*** Begin section ***

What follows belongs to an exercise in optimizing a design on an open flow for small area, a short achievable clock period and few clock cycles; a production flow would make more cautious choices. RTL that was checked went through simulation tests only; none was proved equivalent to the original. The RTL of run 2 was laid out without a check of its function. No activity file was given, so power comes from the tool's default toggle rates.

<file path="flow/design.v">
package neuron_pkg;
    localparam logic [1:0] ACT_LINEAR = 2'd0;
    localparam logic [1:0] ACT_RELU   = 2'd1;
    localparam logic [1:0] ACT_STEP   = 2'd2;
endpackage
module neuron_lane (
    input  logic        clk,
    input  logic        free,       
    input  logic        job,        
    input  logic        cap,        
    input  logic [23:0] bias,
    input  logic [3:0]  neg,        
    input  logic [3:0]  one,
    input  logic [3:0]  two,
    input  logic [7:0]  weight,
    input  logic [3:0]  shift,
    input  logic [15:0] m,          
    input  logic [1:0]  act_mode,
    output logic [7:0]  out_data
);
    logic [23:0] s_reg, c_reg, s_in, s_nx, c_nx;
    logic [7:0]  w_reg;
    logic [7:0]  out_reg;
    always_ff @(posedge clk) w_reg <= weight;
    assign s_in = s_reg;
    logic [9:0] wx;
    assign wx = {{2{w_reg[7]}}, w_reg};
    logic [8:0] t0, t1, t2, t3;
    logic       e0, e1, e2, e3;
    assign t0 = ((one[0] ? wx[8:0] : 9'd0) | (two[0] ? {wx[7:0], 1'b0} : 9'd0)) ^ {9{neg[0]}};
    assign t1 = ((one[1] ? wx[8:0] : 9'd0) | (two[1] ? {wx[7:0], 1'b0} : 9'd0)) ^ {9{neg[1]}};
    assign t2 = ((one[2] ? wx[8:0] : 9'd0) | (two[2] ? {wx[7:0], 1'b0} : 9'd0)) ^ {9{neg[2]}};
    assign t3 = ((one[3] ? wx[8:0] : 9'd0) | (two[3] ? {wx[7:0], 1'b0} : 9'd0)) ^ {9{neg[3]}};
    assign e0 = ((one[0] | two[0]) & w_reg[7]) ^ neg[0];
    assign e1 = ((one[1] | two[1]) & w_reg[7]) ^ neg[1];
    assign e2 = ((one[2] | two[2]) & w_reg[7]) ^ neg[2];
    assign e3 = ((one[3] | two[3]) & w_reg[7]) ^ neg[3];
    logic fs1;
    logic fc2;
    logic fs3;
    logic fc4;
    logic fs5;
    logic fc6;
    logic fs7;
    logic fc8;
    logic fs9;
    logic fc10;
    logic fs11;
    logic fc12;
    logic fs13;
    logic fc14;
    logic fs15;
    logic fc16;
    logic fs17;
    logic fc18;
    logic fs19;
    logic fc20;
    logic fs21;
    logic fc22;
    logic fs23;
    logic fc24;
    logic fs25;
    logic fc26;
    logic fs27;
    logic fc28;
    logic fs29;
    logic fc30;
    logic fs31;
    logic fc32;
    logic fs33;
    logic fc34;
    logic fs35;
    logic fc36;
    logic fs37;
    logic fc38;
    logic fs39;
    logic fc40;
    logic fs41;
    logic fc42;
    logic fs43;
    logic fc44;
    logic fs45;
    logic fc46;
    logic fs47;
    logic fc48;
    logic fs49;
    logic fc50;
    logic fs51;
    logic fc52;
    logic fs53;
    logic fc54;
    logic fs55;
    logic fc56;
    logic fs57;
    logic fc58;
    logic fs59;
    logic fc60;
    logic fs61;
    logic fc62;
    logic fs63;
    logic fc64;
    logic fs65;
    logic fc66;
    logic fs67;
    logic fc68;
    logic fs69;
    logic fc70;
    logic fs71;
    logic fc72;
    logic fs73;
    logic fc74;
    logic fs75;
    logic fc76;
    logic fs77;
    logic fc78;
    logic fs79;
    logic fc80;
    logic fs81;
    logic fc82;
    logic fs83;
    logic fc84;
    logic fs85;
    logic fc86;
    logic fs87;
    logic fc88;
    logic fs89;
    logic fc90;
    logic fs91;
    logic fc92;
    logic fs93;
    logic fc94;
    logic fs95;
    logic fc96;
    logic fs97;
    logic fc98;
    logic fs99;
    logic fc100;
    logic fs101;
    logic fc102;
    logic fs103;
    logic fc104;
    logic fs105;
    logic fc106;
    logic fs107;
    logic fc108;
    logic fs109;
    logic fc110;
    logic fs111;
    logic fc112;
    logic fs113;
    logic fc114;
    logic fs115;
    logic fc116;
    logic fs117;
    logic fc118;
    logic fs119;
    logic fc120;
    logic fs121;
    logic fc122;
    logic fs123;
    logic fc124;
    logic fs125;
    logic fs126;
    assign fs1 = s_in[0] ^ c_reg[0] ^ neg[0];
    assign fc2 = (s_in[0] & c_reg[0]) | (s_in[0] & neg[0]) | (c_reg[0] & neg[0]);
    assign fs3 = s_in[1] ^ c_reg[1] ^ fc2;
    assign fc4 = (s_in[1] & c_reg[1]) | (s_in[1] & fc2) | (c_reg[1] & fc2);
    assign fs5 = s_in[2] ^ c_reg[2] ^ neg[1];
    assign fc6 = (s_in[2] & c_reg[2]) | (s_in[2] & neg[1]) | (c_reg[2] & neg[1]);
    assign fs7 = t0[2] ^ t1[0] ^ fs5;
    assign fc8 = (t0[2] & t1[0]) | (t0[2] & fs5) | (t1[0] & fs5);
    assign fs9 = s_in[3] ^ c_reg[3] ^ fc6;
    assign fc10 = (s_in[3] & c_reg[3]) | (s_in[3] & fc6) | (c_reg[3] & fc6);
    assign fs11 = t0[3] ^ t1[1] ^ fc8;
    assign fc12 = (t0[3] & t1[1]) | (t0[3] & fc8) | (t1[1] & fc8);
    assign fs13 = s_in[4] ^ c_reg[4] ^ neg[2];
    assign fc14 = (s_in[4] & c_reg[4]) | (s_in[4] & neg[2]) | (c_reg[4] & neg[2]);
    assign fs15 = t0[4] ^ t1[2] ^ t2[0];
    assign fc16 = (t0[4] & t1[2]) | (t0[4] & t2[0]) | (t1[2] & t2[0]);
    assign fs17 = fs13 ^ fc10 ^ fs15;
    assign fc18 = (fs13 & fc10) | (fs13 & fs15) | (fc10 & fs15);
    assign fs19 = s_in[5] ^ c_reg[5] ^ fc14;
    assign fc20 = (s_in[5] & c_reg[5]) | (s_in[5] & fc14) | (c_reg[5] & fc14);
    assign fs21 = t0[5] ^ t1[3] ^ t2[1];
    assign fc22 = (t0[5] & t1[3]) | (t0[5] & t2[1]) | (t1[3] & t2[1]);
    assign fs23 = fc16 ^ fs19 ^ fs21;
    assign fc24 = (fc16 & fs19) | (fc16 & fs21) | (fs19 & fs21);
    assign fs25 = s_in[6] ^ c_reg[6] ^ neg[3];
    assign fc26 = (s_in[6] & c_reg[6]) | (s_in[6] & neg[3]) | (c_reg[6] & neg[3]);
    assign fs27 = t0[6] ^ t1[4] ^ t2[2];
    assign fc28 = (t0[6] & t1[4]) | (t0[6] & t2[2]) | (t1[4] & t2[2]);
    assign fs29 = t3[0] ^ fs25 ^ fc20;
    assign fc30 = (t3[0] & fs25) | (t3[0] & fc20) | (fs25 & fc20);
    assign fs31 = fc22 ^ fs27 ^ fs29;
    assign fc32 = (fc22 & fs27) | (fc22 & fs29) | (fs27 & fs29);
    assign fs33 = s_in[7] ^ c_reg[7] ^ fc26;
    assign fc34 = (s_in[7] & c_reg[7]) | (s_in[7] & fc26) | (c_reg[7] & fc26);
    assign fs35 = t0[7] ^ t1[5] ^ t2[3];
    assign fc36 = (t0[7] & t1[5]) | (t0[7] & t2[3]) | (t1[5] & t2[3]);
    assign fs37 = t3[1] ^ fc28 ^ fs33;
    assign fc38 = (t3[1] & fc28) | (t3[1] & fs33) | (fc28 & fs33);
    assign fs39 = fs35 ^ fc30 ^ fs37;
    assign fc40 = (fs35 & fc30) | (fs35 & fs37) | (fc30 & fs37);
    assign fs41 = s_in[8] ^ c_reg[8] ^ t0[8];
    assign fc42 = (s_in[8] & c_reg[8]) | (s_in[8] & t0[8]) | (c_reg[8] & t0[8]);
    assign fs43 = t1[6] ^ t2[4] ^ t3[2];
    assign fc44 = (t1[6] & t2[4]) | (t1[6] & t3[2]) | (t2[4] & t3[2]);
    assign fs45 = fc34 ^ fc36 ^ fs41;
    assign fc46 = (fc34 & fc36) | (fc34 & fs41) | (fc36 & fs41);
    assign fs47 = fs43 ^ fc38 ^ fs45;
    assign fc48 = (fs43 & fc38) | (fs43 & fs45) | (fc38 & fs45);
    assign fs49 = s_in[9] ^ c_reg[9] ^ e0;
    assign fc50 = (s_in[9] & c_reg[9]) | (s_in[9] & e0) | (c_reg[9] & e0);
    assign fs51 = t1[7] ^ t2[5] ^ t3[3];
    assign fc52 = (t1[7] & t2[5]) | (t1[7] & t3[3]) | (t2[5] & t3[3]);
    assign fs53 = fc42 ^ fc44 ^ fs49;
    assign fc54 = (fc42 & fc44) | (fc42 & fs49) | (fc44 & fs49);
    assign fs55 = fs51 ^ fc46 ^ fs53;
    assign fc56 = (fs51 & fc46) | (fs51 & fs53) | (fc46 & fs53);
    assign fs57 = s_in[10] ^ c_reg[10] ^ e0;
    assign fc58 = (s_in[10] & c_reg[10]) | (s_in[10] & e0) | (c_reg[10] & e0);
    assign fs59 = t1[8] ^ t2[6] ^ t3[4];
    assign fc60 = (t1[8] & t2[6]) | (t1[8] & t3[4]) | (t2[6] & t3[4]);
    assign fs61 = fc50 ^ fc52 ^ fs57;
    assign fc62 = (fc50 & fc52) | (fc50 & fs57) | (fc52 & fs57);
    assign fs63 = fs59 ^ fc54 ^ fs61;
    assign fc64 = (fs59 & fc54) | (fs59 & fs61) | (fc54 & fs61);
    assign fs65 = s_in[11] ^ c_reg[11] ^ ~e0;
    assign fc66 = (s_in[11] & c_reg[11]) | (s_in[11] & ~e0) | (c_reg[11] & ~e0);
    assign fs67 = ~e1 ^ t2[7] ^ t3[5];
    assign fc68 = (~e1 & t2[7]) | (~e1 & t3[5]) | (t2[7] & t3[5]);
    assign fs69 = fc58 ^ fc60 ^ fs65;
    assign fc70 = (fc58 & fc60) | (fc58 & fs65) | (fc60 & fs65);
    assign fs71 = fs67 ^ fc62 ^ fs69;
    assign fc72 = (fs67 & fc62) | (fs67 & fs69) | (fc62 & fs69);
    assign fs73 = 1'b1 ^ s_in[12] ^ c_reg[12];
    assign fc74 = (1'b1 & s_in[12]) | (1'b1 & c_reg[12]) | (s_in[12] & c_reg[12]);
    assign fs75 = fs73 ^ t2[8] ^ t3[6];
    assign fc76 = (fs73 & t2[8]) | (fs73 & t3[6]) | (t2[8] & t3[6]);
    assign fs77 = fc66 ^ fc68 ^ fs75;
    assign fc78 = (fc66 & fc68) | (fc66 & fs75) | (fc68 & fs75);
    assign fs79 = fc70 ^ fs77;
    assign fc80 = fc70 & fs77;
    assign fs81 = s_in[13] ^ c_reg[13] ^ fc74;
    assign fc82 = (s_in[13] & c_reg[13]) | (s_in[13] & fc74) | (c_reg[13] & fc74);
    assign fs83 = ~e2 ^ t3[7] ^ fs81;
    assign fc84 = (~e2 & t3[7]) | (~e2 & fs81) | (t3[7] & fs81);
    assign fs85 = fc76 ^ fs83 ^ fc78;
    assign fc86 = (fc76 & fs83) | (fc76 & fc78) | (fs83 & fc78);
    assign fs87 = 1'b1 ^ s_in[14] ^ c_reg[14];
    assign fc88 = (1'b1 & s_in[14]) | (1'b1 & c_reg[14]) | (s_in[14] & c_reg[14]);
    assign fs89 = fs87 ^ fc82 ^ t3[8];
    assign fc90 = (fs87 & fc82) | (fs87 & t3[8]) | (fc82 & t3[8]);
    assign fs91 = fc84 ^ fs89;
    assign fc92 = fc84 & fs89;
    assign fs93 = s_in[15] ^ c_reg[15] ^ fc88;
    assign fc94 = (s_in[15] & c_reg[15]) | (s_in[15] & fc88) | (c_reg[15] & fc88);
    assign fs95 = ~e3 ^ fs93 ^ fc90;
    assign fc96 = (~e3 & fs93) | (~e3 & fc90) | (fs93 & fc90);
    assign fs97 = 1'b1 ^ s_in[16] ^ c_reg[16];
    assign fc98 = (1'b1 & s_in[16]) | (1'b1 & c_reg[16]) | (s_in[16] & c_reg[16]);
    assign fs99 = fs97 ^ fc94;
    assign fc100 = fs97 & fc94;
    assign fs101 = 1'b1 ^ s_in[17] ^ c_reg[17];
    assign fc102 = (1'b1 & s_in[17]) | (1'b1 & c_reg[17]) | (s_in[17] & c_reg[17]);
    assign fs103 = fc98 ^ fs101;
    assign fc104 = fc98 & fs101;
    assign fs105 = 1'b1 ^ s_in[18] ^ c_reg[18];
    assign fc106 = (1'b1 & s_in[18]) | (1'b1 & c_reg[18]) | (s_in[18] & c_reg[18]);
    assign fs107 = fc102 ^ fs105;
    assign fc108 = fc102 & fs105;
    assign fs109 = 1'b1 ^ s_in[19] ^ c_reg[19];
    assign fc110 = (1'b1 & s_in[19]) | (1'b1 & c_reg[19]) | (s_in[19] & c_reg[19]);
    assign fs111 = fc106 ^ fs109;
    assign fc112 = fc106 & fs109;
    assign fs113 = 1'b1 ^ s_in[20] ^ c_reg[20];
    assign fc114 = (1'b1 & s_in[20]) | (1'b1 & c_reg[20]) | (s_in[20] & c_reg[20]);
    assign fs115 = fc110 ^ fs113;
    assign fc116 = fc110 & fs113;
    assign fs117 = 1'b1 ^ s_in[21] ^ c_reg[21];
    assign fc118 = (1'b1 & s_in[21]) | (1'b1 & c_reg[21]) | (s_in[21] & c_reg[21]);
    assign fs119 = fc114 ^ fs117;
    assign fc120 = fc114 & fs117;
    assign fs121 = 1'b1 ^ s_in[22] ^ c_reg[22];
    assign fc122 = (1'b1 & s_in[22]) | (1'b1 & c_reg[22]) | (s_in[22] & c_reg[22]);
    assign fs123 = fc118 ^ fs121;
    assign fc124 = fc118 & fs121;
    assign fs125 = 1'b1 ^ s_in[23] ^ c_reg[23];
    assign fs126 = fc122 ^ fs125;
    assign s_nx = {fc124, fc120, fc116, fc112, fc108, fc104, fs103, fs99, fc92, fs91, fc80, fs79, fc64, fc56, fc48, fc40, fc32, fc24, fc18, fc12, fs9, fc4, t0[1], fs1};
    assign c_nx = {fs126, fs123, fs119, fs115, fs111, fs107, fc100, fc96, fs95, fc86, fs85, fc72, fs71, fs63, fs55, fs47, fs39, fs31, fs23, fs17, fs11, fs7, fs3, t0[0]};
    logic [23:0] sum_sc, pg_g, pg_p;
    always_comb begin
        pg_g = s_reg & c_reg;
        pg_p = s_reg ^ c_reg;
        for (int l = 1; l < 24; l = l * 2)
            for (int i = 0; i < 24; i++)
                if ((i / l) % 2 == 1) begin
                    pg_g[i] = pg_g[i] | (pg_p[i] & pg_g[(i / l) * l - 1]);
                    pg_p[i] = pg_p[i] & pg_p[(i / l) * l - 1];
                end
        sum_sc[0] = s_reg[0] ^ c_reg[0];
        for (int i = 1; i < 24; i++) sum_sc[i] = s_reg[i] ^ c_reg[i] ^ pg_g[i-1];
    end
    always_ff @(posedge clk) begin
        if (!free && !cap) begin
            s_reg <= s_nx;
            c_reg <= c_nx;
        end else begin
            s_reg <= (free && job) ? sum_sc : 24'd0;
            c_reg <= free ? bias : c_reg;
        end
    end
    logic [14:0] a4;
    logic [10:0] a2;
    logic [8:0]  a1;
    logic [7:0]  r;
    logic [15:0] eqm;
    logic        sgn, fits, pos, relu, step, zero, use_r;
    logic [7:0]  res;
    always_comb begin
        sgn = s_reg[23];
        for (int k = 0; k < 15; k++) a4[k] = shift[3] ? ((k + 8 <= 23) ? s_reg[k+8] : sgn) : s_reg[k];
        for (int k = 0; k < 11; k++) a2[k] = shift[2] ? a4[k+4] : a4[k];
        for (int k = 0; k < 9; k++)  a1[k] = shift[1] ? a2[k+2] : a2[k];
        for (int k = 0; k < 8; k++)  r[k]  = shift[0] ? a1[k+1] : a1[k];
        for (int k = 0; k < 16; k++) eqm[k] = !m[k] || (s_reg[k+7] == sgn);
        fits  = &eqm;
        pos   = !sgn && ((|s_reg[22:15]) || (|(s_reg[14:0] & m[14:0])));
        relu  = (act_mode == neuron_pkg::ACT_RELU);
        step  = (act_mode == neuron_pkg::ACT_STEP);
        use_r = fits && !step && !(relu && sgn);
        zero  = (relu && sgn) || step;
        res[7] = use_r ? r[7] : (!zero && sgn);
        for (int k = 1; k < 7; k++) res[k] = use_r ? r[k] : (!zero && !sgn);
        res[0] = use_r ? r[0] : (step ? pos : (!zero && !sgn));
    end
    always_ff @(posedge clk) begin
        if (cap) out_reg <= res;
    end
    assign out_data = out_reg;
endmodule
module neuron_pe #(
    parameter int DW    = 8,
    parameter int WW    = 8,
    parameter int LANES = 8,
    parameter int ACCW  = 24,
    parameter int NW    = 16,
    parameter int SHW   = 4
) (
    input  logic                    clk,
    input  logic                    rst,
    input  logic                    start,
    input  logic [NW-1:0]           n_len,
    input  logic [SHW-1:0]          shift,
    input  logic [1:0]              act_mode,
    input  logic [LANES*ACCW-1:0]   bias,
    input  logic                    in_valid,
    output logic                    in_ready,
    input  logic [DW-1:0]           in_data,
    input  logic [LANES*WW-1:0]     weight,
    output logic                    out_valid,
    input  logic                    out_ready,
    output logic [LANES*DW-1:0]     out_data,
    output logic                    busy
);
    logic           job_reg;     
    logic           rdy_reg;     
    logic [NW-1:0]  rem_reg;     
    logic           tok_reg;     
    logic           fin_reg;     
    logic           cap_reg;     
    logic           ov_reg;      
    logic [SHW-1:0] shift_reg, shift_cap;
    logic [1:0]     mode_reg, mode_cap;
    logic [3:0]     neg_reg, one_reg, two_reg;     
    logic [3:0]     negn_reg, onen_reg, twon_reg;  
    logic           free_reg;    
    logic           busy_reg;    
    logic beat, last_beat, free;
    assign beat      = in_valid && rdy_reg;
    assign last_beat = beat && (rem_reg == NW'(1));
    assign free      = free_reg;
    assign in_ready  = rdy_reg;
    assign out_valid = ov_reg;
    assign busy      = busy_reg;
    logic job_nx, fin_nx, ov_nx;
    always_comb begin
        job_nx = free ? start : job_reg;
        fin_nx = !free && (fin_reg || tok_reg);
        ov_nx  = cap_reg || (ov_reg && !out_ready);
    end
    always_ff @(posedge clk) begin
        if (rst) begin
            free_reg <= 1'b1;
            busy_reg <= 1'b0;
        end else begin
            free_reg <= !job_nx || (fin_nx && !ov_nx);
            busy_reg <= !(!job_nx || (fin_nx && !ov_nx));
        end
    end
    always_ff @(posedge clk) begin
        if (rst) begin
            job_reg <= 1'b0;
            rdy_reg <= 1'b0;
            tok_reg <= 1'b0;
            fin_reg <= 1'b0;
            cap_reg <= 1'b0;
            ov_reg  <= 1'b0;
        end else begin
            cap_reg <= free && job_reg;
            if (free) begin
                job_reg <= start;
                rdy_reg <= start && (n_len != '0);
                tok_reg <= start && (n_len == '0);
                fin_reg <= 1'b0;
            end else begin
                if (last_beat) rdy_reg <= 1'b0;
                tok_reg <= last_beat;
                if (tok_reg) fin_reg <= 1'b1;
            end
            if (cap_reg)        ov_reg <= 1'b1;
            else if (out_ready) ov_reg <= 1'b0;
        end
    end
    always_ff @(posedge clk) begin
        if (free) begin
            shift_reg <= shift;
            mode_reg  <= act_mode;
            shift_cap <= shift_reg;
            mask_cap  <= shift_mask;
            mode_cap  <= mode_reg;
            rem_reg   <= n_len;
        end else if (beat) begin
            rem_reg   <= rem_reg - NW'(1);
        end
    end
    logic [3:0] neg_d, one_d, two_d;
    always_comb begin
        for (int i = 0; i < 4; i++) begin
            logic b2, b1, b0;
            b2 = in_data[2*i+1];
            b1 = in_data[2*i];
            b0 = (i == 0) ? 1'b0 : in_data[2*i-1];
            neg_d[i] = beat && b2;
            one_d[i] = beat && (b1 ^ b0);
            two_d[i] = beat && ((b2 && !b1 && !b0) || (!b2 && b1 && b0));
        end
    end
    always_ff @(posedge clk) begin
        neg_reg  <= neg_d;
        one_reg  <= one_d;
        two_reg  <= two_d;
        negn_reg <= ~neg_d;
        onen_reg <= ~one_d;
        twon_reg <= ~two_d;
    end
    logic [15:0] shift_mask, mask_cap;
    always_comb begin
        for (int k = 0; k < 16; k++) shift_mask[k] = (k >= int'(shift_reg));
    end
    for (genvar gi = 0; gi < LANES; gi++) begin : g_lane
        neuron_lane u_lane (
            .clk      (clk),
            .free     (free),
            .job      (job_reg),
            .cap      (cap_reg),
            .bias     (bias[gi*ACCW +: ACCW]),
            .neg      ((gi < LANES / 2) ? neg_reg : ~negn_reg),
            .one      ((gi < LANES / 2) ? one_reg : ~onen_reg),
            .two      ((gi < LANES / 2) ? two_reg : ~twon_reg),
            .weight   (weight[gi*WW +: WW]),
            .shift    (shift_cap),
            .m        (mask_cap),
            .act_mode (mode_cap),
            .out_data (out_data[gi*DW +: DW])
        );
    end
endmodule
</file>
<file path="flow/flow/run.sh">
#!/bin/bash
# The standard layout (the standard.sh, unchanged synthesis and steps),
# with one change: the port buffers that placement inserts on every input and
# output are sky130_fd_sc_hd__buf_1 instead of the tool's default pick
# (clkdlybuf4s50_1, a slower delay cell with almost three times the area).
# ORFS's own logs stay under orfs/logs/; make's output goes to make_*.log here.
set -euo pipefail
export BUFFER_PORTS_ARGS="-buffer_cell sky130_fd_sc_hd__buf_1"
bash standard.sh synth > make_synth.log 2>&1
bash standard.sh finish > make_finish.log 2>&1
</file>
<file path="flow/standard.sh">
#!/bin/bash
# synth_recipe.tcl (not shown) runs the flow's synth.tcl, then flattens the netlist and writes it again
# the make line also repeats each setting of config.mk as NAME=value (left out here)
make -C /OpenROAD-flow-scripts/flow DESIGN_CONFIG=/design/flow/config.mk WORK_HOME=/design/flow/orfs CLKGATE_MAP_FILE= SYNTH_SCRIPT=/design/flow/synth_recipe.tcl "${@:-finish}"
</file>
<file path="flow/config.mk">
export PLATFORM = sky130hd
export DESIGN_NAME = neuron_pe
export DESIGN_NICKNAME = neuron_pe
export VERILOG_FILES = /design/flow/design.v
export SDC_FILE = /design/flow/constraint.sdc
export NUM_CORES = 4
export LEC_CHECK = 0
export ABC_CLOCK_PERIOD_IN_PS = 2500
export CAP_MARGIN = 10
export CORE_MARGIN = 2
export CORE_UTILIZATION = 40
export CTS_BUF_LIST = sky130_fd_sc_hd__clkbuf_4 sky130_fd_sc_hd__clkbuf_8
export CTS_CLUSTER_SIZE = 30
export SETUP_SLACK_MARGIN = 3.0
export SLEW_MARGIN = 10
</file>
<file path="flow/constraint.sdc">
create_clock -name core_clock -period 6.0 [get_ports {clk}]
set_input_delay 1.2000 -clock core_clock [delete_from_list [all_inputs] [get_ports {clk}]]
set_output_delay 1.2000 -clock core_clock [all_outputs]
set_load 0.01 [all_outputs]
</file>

*** End section ***

■ **TASK GOAL**: Where the string "constraint" occurs in a line of the listing above, count that line, then report the total and nothing else.

■ **TASK RESULT**: 2